* _WHAT YOU HAVE TO DO_
What lines of the data below include the word "group"? Report them by copying each.

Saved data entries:
--- src/verilog/ahb_config.svh ---
`ifndef AHB_CONFIG_SVH
`define AHB_CONFIG_SVH

// bus widths
`define AHB_ADDR_W 32
`define AHB_DATA_W 32

// two master ports on the fabric
`define NUM_MASTERS 2

// address map, top nibble of haddr
`define RAM_REGION 4'h0
`define GPIO_REGION 4'h1

// ram depth in 32-bit words
`define RAM_WORDS 256

// gpio widths
`define GPIO_PIN_W 2
`define LED_W 4

`endif

--- src/verilog/ahbPkg.sv ---
`include "ahb_config.svh"

package ahbPkg;

  // htrans, only the two codes this fabric uses
  typedef enum logic [1:0] {
    IDLE   = 2'b00,
    NONSEQ = 2'b10
  } transT;

  // hresp, no split/retry here
  typedef enum logic {
    OKAY  = 1'b0,
    ERROR = 1'b1
  } respT;

  // master side, address phase fields plus write data
  typedef struct packed {
    logic [`AHB_ADDR_W-1:0] haddr;
    transT                  trans;
    logic                   hwrite;
    logic [`AHB_DATA_W-1:0] hwdata; // data phase, one cycle behind haddr
  } ahbReqT;

  // slave side response
  typedef struct packed {
    logic [`AHB_DATA_W-1:0] hrdata;
    logic                   hready; // low = wait state
    respT                   hresp;
  } ahbRespT;

endpackage

--- src/verilog/gpioSlave.sv ---
`timescale 1ns/1ps
`include "ahb_config.svh"

module gpioSlave (
  input  logic                    HCLK,
  input  logic                    rstN,
  input  ahbPkg::ahbReqT          addrReq,
  input  logic                    sel,
  input  logic                    hreadyIn,
  input  logic [`AHB_DATA_W-1:0]  wdata,
  input  logic [`GPIO_PIN_W-1:0]  ioPin,
  output logic [`LED_W-1:0]       led,
  output ahbPkg::ahbRespT         resp
);

  logic                   accept;
  logic                   dActive;
  logic                   dWrite;
  logic                   dLedReg; // offset 4 selected
  logic [`GPIO_PIN_W-1:0] pinReg;  // sampled pins
  logic [`LED_W-1:0]      ledReg;

  assign accept = sel && hreadyIn && (addrReq.trans == ahbPkg::NONSEQ);

  always_ff @(posedge HCLK or negedge rstN) begin
    if (!rstN) begin
      dActive <= 1'b0;
      ledReg  <= '0;
    end else if (hreadyIn) begin
      dActive <= accept;
      if (dActive && dWrite && dLedReg) begin
        ledReg <= wdata[`LED_W-1:0]; // pin register ignores writes
      end
    end
  end

  always_ff @(posedge HCLK) begin
    pinReg <= ioPin;
    if (accept) begin
      dWrite  <= addrReq.hwrite;
      dLedReg <= addrReq.haddr[2];
    end
  end

  // zero wait, read data straight from the registers
  assign resp.hrdata = dLedReg ? {{(`AHB_DATA_W-`LED_W){1'b0}}, ledReg}
                               : {{(`AHB_DATA_W-`GPIO_PIN_W){1'b0}}, pinReg};
  assign resp.hready = 1'b1;
  assign resp.hresp  = ahbPkg::OKAY;

  assign led = ledReg;

endmodule

--- config.mk ---
export PLATFORM = sky130hd
export DESIGN_NAME = gpioSlave
export DESIGN_NICKNAME = d
export VERILOG_FILES = /design/src/verilog/ahbPkg.sv /design/src/verilog/gpioSlave.sv
export VERILOG_INCLUDE_DIRS = /design/src /design/src/verilog
export SDC_FILE = /design/constraint.sdc
export NUM_CORES = 1
export LEC_CHECK = 0
export BUFFER_PORTS_ARGS = -buffer_cell sky130_fd_sc_hd__buf_2
export CORE_AREA = 3 3 55 57
export CTS_BUF_LIST = sky130_fd_sc_hd__clkbuf_8
export DETAILED_ROUTE_END_ITERATION = 10
export DIE_AREA = 0 0 58 60
export PLACE_DENSITY = 0.87
export SLEW_MARGIN = 20
export SYNTH_ARGS = -nofsm -noshare
export SYNTH_HDL_FRONTEND = slang
export SYNTH_SLANG_ARGS = --single-unit
--- constraint.sdc ---
create_clock -name HCLK -period 1.9 [get_ports HCLK]
set_input_delay 0.19 -clock HCLK [delete_from_list [all_inputs] [get_ports HCLK]]
set_output_delay 0.19 -clock HCLK [all_outputs]
set_load 0.02 [all_outputs]
==> results.txt, run 1 <==
Post-route clock period utilization = 0.725
Dpl ws = 0.740 ns
CTS sink count = 9
Syn Std Cell Area = 574 um^2
CP Class = reg -> out
Final setup fails = 0
Remaining antenna violation count = 0
Critical path buffer and inverter count = 1
Num CTS Buffers = 3
Cell variety after synth = 11
Max Root-Sink Buffers = 2
Max-slew violation count = 0
N_diodes = 0
Final hold violations = 0
Post-synth EDFFs = 2
Post-synth top flop = dfrtp_1
Clock skew = 0.00145 ns
Critical path fanouts, max = 5
Root buf cell = clkbuf_8
Pwr/cell area = 930 nW/um^2
Flop2flop setup slack = 0.80 ns
GR Util All Layers = 0.0474
Die area = 3480 um^2
Synthesized area per cell = 10.8 um^2
# IOs = 143
Max stage delay on crit path = 0.44 ns
Clk slew on worst S/H paths = 0.04 ns
HP Class = in -> reg
Placed cell area = 597 um^2
Synth Instances = 53
Static leakage = 0.384 nW
Setup TNS = 0 ns
Synth top area cells = buf_4 (39%), dfrtp_1 (22%), mux2_2 (12%), edfxtp_1 (10%), dfxtp_1 (7.0%)
Post-synth top cells = buf_4 (30), mux2_2 (6), dfrtp_1 (5)
FF+latch count, synth = 9
Vias per cell = 3.11
Final WS setup = 0.522 ns
Synth warn = 0
Slowest-stage cell, CP = edfxtp_1
Largest net degree at the start of global routing = 6
Final Wtd Congestion = 0.715
H-tree depth = 1
First-pass GRT wire length = 1130 um
Final Power = 0.000606 W
Worst setup SP type = register
Initial Util = 0.228
Clk_lat worst skew = 0.23 ns
GRT overflow = 0
Cell row count = 18
Share of synthesized registers carrying an async set or reset = 0.556
Postcts setup bufs = 0
Arrival time at the worst endpoint = 1.19 ns
Nets@finish = 183
Port Buf Inserts = 21
Core ar. = 2520 um^2
Vias = 333
Vias in the first global route = 267
Area delta synth->final = 13.5%
Tmin final = 1.38 ns
WL per Instance = 8.50 um
Sequential area share after synthesis = 0.392
Initial antenna violation count = 0
Top cell type's share of synthesized area = 0.392
Initial DRC Count = 5
Post-DP HPWL = 832 um
WP data required = 1.71 ns
Footprint of the multi-input gates = 225 um^2
Max cap viols = 0
Finished Cell Area = 652 um^2
Max IR drop VDD = 380 uV
Drt pass-1 iters = 2
RSZ-0062 raised after global routing = false
Reg area = 225 um^2
Share of cells above drive strength 1 = 0.429
Highest clock rate = 726 MHz
Fillers = 274
Worst Setup End Kind = primary output
Final WL = 910 um
Cell taking the most area after synthesis = buf_4
Die Wd = 58 um
CTS tree = yes
Status = finished clean
Most frequent cell after synthesis = buf_4
CP Cell Sequence = mux2_2, buf_2
Top delay family on crit path = flip-flops
Chip Height = 60 um
DR DRC count = 0
-- layout make-up --
cell class / count / share of cell area
clock buffer: 3 / 0.0633
inverter: 1 / 0.00576
sequential: 9 / 0.345
clock inverter: 1 / 0.00576
multi-input combinational: 41 / 0.345
timing repair buffer: 22 / 0.177
tap: 30 / 0.0576
-- through the flow --
step                      utilization  hold slack (ns)  cells
after floorplan                     -           -0.106     81
final                           0.258           0.0633    107
after CTS                       0.258           0.0562    107
after detailed placement        0.237           0.0140    102
after global placement          0.237          0.00953    102
after global routing            0.258           0.0518    107
-- placed cells by master, fill, tap and decap left out --
cell type	netlist	layout
dfxtp_1	2	2
dlygate4sd3_1	0	1
dfrtp_1	5	5
inv_1	1	2
and4b_1	1	1
a21o_1	1	1
clkbuf_8	0	3
mux2_2	6	6
and2_2	2	2
buf_2	0	21
conb_1	2	30
nand4_2	1	1
edfxtp_1	2	2
-- worst paths after layout --
path,cells after the start,from,to
setup / recovery,2,dLedReg,resp[3]
hold / removal,1,ioPin[0],pinReg[0]
setup reg to reg,2,dLedReg,led[0]
hold reg to reg,1,dActive,dActive
max in group asynchronous,2,rstN,led[0]
min in group asynchronous,2,rstN,dActive
-- metal layers --
metal  track usage  up-vias  part of all wire
met5             0        -                 0
met4        0.0497        0                 0
li1              -      158                 -
met2        0.0758       35              0.50
met1        0.0444      140              0.33
met3        0.0194        0              0.17
-- where the power goes --
part / leakage, nW / switching, W / total [W] / internal (W)
logic: 0.257 / 0.000112 / 0.000162 / 0.0000505
clock network: 0.0269 / 0.0000685 / 0.000209 / 0.000140
registers: 0.100 / 0.0000152 / 0.000235 / 0.000220
total: 0.384 / 0.000195 / 0.000606 / 0.000411
-- flip-flops by register name, summed over array words and instances (netlist names) --
name / count
dWrite: 1
dLedReg: 1
dActive: 1
led: 4
pinReg: 2
-- cell families after synthesis --
logic type	after synthesis	share of synthesized area
mux	6	0.118
flops	9	0.392
buf+inv	31	0.399
compound gates	1	0.0131
simple gates	4	0.0653
other cells	2	0.0131
-- repair_timing --
item,CTS,global route
hold buffers,1,0
hold endpoints to repair,5,0
resized for setup,0,0
Power figures use the tool's default switching activity.
==> run 2, diff against run 1 <==
--- a/config.mk
+++ b/config.mk
@@ -7,11 +7,12 @@
 export NUM_CORES = 1
 export LEC_CHECK = 0
 export BUFFER_PORTS_ARGS = -buffer_cell sky130_fd_sc_hd__buf_2
-export CORE_AREA = 3 3 55 57
+export CORE_ASPECT_RATIO = 2
+export CORE_MARGIN = 3
+export CORE_UTILIZATION = 22
 export CTS_BUF_LIST = sky130_fd_sc_hd__clkbuf_8
 export DETAILED_ROUTE_END_ITERATION = 10
-export DIE_AREA = 0 0 58 60
-export PLACE_DENSITY = 0.87
+export PLACE_DENSITY = 0.88
 export SLEW_MARGIN = 20
 export SYNTH_ARGS = -nofsm -noshare
 export SYNTH_HDL_FRONTEND = slang
==> constraint.sdc (replaced) <==
create_clock -name HCLK -period 1.3 [get_ports HCLK]
set_input_delay 0.13 -clock HCLK [delete_from_list [all_inputs] [get_ports HCLK]]
set_output_delay 0.13 -clock HCLK [all_outputs]
set_load 0.02 [all_outputs]
==> run 2 against run 1 <==
The run now ends with negative setup slack left. Final cell count did not move. Setup slack got worse by 0.53 ns. Via count rose by 9.6%. Global-route usage rose by 0.44 points. Count of clock-buffer cells in the layout did not move. Critical endpoint is now resp[2]. Die area fell by 5.3%. Highest routed layer is now met4.
==> results.txt, run 2 (same netlist as run 1, synthesis figures left out) <==
Violated checks = negative setup slack
First-pass GRT wire length = 1280 um
WL per Instance = 8.22 um
# IOs = 143
Max Root-Sink Buffers = 2
Worst reg2reg path depth = 3
DR DRC count = 0
Final setup fails = 2
Clk_lat worst skew = 0.23 ns
Vias = 365
Final hold violations = 0
Port Buf Inserts = 21
Most frequent cells in the layout = conb_1 (30), buf_2 (19), dfrtp_1 (5)
Max cap viols = 0
Crit path to = resp[2]
Critical path fanouts, max = 5
Initial DRC Count = 2
Flop2flop setup slack = 0.08 ns
Clk slew on worst S/H paths = 0.04 ns
Commonest non-fill, non-tap cell in the layout = conb_1
Pwr/cell area = 1320 nW/um^2
Largest register FFs = 4
Critical Path Source = dLedReg
Max IR drop VDD = 693 uV
RR Startpoint = dLedReg
Final Wtd Congestion = 0.633
Num CTS Buffers = 3
Vias per cell = 3.41
Cells after DPL = 99
CP Class = reg -> out
Post-route clock period utilization = 1.01
Fillers = 267
Root buf cell = clkbuf_8
Placed cell area = 593 um^2
GR Util All Layers = 0.0518
Finished Cell Area = 696 um^2
H-tree depth = 1
Nets@finish = 186
Status = complete, but fails checks
Cell row count = 25
Clock skew = 0.00264 ns
Max-slew violation count = 0
CTS sink count = 9
Final WL = 880 um
Tmin final = 1.31 ns
Chip Height = 78.3 um
Setup TNS = -0.0131 ns
Final WS setup = -0.00693 ns
RSZ-0062 raised after global routing = true
Worst Setup End Kind = primary output
Largest net degree at the start of global routing = 6
GRT overflow = 0
N_diodes = 0
Share of cells above drive strength 1 = 0.425
Dpl ws = 0.184 ns
Area delta synth->final = 21.1%
HP Class = in -> reg
Initial antenna violation count = 0
Arrival time at the worst endpoint = 1.18 ns
Remaining antenna violation count = 0
Die Wd = 42.1 um
Die area = 3300 um^2
Drt pass-1 iters = 2
Highest clock rate = 765 MHz
Reg2reg end = led[1]
Core ar. = 2440 um^2
Vias in the first global route = 334
CTS tree = yes
Initial Util = 0.235
Worst setup SP type = register
Post-Layout Cell Count = 107
Static leakage = 0.408 nW
WP data required = 1.17 ns
## run 2: cell count changes in the layout (fill, tap and decap cells not counted)
cell	previous run	this run
mux2_2	6	4
buf_6	0	2
buf_4	0	1
mux2_4	0	2
dlygate4sd3_1	1	3
buf_2	21	19
## run 2: cell type report
cell class              instances  area (um^2)  share of cell area
multi-input cells              41          233               0.335
flip-flops and latches          9          225               0.324
repair buffers                 25          155               0.223
clock buffers                   3         41.3              0.0594
well taps                      27         33.8              0.0486
clock inverters                 1         3.75             0.00540
inverters                       1         3.75             0.00540
## run 2: worst min path at each step
stage | startpoint | cells past startpoint | endpoint | slack (ns)
after global placement | rstN | 1 | led[0] | -0.05
after global routing | addrReq[32] | 1 | dWrite | 0.07
final | addrReq[32] | 1 | dWrite | 0.08
after detailed placement | rstN | 1 | led[1] | -0.05
after floorplan | rstN | 0 | dActive | -0.17
after CTS | addrReq[37] | 1 | dLedReg | 0.07
## run 2: metrics by stage
step | total power (W) | hold WS, ns | utilization
6_report | 0.000917 | 0.0766 | 0.285
2_1_floorplan | 0.000580 | -0.166 | -
3_5_place_dp | 0.000581 | -0.0461 | 0.243
5_1_grt | 0.000961 | 0.0731 | 0.285
4_1_cts | 0.000910 | 0.0683 | 0.277
3_3_place_gp | 0.000577 | -0.0510 | 0.243
## run 2: worst max-delay path, cell delays in order (launching register included)
cell and delay [ns]:
edfxtp_1 0.47, mux2_4 0.34, buf_6 0.13
## run 2: timing repair
action / CTS / global route
endpoints found under the setup margin: 2 / 2
setup buffers: 1 / 0
endpoints found under the hold margin: 7 / 0
resized for setup: 0 / 6
hold buffers: 3 / 0
## run 2: per-layer routing
layer  up-vias  GRT usage  part of all wire
li1        162          -                 -
met3         2          0              0.26
met2        54     0.0807              0.39
met5         -          0                 0
met4         0     0.0654             0.031
met1       147     0.0552              0.32
## run 2: where the power goes
part | switching, W | leakage [nW] | internal [W] | total [W]
Combinational | 0.000166 | 0.281 | 0.0000942 | 0.000261
Sequential | 0.0000222 | 0.100 | 0.000322 | 0.000344
Clock | 0.000108 | 0.0269 | 0.000205 | 0.000313
==> run 3, diff against run 2 <==
--- a/config.mk
+++ b/config.mk
@@ -10,9 +10,11 @@
 export CORE_ASPECT_RATIO = 2
 export CORE_MARGIN = 3
 export CORE_UTILIZATION = 22
-export CTS_BUF_LIST = sky130_fd_sc_hd__clkbuf_8
+export CTS_BUF_LIST = sky130_fd_sc_hd__clkbuf_4
+export CTS_CLUSTER_DIAMETER = 40
 export DETAILED_ROUTE_END_ITERATION = 10
 export PLACE_DENSITY = 0.88
+export SETUP_SLACK_MARGIN = 0.05
 export SLEW_MARGIN = 20
 export SYNTH_ARGS = -nofsm -noshare
 export SYNTH_HDL_FRONTEND = slang
==> run 3 against run 2 <==
The run now ends clean. Wire length is 2.8% higher. Combinational power decreased by 4%. Non-clock buffer count grew 1. First-iteration DRC count decreased by 100%. Final cell count up 0.93%. Clock skew down 0.0013 ns. Die area stayed put. Via count rose by 3.3%. Total power decreased by 9.7%. Global-route usage grew 0.28 points. Register-to-register slack worse by 0.04 ns. Critical path type unchanged.
==> results.txt, run 3 (same netlist as run 1, synthesis figures left out) <==
Drt pass-1 iters = 1
Largest net degree at the start of global routing = 6
GRT overflow = 0
CP Class = reg -> out
Core ar. = 2440 um^2
Reg area = 225 um^2
Most frequent cells in the layout = conb_1 (30), buf_2 (19), mux2_2 (6)
WL per Instance = 8.38 um
Largest register FFs = 4
Num CTS Buffers = 3
Post-Layout Cell Count = 108
GR Util All Layers = 0.0546
Nets@finish = 187
Max cap viols = 0
Port Buf Inserts = 21
Final setup fails = 0
Fillers = 268
Die Wd = 42.1 um
Final hold violations = 0
Clock skew = 0.00131 ns
Worst Setup End Kind = primary output
# IOs = 143
Highest clock rate = 774 MHz
Remaining antenna violation count = 0
CTS tree = yes
Cells after DPL = 99
Tmin final = 1.29 ns
First-pass GRT wire length = 1350 um
Worst reg2reg path depth = 4
Final WL = 905 um
Hold_ws = 0.0438 ns
Initial antenna violation count = 0
HP Class = in -> reg
N_diodes = 0
Worst setup SP type = register
Vias = 377
Commonest non-fill, non-tap cell in the layout = conb_1
Pwr/cell area = 1210 nW/um^2
Max IR drop VDD = 554 uV
Clk_lat worst skew = 0.26 ns
Post-route clock period utilization = 0.993
Vias in the first global route = 349
Chip Height = 78.3 um
DR DRC count = 0
Static leakage = 0.389 nW
Root buf cell = clkbuf_4
Share of cells above drive strength 1 = 0.444
Die area = 3300 um^2
CTS sink count = 9
Clk slew on worst S/H paths = 0.06 ns
Max Root-Sink Buffers = 2
H-tree depth = 1
RSZ-0062 raised after global routing = true
Initial DRC Count = 0
Critical path fanouts, max = 3
Worst hold stages = 1
Final Wtd Congestion = 0.633
Footprint of the multi-input gates = 234 um^2
Status = finished clean
Vias per cell = 3.49
Area delta synth->final = 18.7%
Cell row count = 25
Max-slew violation count = 0
WP data required = 1.17 ns
Arrival time at the worst endpoint = 1.16 ns
Initial Util = 0.235
==> run 3: routing by layer <==
layer | share of wire | global-route usage | vias to the layer above
li1 | - | - | 166
met5 | 0 | 0 | -
met2 | 0.42 | 0.0916 | 55
met4 | 0.040 | 0.0561 | 0
met3 | 0.23 | 0.00688 | 3
met1 | 0.30 | 0.0537 | 153
==> run 3: final timing paths <==
check                       startpoint      end  slack [ns]
setup reg to reg               dLedReg   led[1]        0.04
min in group asynchronous         rstN   led[1]        0.21
max in group asynchronous         rstN  dActive        0.95
hold / removal             addrReq[37]  dLedReg        0.04
setup / recovery               dLedReg  resp[5]       0.009
hold reg to reg                 led[1]   led[1]        0.54
==> run 3: worst max-delay path, cell delays in order, from the launching register on <==
cell and delay (ns):
edfxtp_1 0.43, buf_4 0.17, and2_2 0.15, buf_2 0.15
==> run 3: per-stage QoR <==
step | worst slack [ns] | setup TNS, ns | total power, W | area [um^2] | util
2_1_floorplan | 0.297 | 0 | 0.000580 | 679 | -
3_3_place_gp | 0.204 | 0 | 0.000577 | 593 | 0.243
3_5_place_dp | 0.184 | 0 | 0.000581 | 593 | 0.243
4_1_cts | -0.00704 | -0.0123 | 0.000835 | 682 | 0.279
5_1_grt | -0.0520 | -0.226 | 0.000873 | 682 | 0.279
6_report | 0.00873 | 0 | 0.000828 | 682 | 0.279
==> run 3: area by class of cell <==
cell class,count,share of cell area
Clock buffer,4,0.0440
Inverter,1,0.00550
Multi-Input combinational cell,41,0.343
Sequential cell,9,0.330
Tap cell,27,0.0495
Timing Repair Buffer,26,0.228
==> run 3: power breakdown <==
part / switching [W] / internal (W) / leakage, nW
Sequential: 0.0000224 / 0.000320 / 0.100
Clock: 0.0000951 / 0.000139 / 0.0184
Combinational: 0.000166 / 0.0000850 / 0.271
==> run 3: what timing repair did <==
action	4_1_cts	5_1_grt
hold buffers	3	0
hold endpoints to repair	7	0
setup endpoints to repair	3	8
gates resized for setup	3	0
gates cloned	0	0
setup buffers	2	0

* _ANSWER SECTION_
max in group asynchronous,2,rstN,led[0]
min in group asynchronous,2,rstN,dActive
min in group asynchronous         rstN   led[1]        0.21
max in group asynchronous         rstN  dActive        0.95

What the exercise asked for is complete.